REQUIREMENT:
Lines to return, exactly: from the line with "Worst slew margin - 34.4%" to the line with "Die height - 107 um" in the entries below, both included.

Data records:
+++

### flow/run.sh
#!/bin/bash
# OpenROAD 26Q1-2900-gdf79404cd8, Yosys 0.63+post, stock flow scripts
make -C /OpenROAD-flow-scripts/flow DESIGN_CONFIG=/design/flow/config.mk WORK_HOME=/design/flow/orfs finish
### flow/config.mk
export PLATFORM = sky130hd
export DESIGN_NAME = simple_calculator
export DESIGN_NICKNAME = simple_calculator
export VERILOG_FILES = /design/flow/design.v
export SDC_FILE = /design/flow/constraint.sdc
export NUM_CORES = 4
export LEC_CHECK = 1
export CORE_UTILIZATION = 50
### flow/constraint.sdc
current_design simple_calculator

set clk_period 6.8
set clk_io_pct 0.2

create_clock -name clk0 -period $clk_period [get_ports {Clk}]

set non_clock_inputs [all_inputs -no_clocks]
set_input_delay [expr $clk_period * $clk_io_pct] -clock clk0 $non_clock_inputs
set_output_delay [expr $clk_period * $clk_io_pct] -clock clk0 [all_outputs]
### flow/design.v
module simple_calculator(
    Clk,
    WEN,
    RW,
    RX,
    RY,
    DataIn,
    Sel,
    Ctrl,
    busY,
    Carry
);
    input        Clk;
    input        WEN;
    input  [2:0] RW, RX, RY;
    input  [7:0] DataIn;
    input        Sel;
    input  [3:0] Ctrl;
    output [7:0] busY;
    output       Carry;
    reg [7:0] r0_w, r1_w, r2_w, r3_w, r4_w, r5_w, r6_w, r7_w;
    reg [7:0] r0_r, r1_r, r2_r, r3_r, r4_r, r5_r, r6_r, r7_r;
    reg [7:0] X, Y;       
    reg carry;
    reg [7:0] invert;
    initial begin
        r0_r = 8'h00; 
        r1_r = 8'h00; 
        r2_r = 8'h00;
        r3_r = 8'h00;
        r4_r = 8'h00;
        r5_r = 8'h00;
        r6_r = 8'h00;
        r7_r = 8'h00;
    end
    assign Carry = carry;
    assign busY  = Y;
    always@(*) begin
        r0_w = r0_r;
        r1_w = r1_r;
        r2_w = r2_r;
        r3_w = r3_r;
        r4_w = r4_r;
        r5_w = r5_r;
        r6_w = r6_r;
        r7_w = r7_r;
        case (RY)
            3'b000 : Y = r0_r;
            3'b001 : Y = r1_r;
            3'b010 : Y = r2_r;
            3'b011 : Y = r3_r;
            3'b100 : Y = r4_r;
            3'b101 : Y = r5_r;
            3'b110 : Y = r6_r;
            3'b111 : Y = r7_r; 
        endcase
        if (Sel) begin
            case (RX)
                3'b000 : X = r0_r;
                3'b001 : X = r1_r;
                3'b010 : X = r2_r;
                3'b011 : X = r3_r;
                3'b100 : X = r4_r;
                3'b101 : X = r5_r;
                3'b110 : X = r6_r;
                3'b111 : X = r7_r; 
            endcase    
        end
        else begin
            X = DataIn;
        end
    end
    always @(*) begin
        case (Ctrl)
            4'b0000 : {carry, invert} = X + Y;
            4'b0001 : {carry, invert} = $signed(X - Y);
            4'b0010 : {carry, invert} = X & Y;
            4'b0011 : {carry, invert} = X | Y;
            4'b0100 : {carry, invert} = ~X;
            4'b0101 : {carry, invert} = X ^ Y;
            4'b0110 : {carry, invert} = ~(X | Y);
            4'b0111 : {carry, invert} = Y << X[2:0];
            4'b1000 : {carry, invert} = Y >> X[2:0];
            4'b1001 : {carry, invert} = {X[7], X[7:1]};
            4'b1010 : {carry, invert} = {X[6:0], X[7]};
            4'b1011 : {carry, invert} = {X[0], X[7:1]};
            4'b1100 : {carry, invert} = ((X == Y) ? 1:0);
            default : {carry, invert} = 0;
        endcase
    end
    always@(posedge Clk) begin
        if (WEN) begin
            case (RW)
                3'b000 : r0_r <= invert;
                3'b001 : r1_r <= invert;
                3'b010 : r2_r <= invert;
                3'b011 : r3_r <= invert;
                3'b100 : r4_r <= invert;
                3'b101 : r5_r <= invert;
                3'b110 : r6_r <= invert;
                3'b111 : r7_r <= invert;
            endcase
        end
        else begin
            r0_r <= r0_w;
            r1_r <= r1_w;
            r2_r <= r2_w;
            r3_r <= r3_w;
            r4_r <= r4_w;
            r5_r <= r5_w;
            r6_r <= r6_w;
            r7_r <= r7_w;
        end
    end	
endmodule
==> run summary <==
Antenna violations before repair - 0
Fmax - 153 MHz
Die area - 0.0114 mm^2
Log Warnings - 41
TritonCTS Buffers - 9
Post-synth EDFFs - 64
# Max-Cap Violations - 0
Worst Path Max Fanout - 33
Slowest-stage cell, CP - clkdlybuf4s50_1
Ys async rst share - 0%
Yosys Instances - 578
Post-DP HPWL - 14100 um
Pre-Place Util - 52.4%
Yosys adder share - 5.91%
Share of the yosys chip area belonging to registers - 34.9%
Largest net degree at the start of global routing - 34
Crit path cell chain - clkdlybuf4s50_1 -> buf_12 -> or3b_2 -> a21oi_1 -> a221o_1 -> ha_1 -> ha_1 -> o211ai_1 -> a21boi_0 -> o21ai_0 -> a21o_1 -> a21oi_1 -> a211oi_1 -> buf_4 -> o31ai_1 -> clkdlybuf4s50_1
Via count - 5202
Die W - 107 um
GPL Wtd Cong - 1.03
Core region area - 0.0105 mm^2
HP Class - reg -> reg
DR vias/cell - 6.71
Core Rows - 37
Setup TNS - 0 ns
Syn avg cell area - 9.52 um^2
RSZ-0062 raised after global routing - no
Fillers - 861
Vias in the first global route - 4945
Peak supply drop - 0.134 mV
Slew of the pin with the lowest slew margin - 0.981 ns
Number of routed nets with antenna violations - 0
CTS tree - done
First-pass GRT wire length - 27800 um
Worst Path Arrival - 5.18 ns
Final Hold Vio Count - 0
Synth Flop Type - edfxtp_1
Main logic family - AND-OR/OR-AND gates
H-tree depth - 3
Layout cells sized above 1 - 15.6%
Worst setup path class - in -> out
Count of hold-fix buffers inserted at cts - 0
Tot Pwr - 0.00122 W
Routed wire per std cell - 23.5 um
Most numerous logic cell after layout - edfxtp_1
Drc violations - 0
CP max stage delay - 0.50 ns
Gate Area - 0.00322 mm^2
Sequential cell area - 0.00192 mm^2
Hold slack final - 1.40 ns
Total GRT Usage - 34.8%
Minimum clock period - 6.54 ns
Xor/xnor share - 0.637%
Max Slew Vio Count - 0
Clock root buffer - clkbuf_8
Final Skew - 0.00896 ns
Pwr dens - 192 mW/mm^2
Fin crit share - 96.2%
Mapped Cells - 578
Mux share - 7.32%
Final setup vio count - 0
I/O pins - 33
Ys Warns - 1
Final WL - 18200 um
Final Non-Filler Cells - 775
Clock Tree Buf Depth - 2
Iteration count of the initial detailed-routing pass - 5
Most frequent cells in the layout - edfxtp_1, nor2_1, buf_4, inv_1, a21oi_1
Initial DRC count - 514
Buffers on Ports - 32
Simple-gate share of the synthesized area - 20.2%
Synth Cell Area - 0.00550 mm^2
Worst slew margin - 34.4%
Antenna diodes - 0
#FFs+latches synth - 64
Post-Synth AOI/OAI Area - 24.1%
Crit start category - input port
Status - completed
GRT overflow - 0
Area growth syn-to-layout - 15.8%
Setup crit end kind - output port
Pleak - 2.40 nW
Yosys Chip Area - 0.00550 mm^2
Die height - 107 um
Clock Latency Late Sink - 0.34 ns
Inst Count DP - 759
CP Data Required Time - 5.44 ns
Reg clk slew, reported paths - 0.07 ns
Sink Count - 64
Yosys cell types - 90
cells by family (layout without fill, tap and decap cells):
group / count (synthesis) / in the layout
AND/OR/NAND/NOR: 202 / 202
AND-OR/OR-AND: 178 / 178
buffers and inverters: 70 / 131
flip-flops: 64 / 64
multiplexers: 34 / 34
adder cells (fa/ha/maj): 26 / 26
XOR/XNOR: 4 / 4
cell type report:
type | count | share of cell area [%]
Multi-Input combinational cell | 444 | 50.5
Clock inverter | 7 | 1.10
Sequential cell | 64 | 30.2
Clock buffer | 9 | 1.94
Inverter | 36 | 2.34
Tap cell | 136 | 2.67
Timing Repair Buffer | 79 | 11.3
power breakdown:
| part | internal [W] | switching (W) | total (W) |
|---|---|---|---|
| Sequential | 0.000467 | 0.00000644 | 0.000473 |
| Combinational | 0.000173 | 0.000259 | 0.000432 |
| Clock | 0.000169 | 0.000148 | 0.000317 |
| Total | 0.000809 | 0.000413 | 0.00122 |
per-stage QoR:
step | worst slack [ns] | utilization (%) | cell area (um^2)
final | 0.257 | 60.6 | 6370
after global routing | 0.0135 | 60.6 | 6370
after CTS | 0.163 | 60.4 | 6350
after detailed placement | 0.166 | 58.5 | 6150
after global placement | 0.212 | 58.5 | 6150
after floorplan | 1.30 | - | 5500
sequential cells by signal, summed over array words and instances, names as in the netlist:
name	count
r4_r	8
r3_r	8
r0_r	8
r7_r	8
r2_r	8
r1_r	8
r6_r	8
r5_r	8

+++

ANSWER BOX:
Worst slew margin - 34.4%
Antenna diodes - 0
#FFs+latches synth - 64
Post-Synth AOI/OAI Area - 24.1%
Crit start category - input port
Status - completed
GRT overflow - 0
Area growth syn-to-layout - 15.8%
Setup crit end kind - output port
Pleak - 2.40 nW
Yosys Chip Area - 0.00550 mm^2
Die height - 107 um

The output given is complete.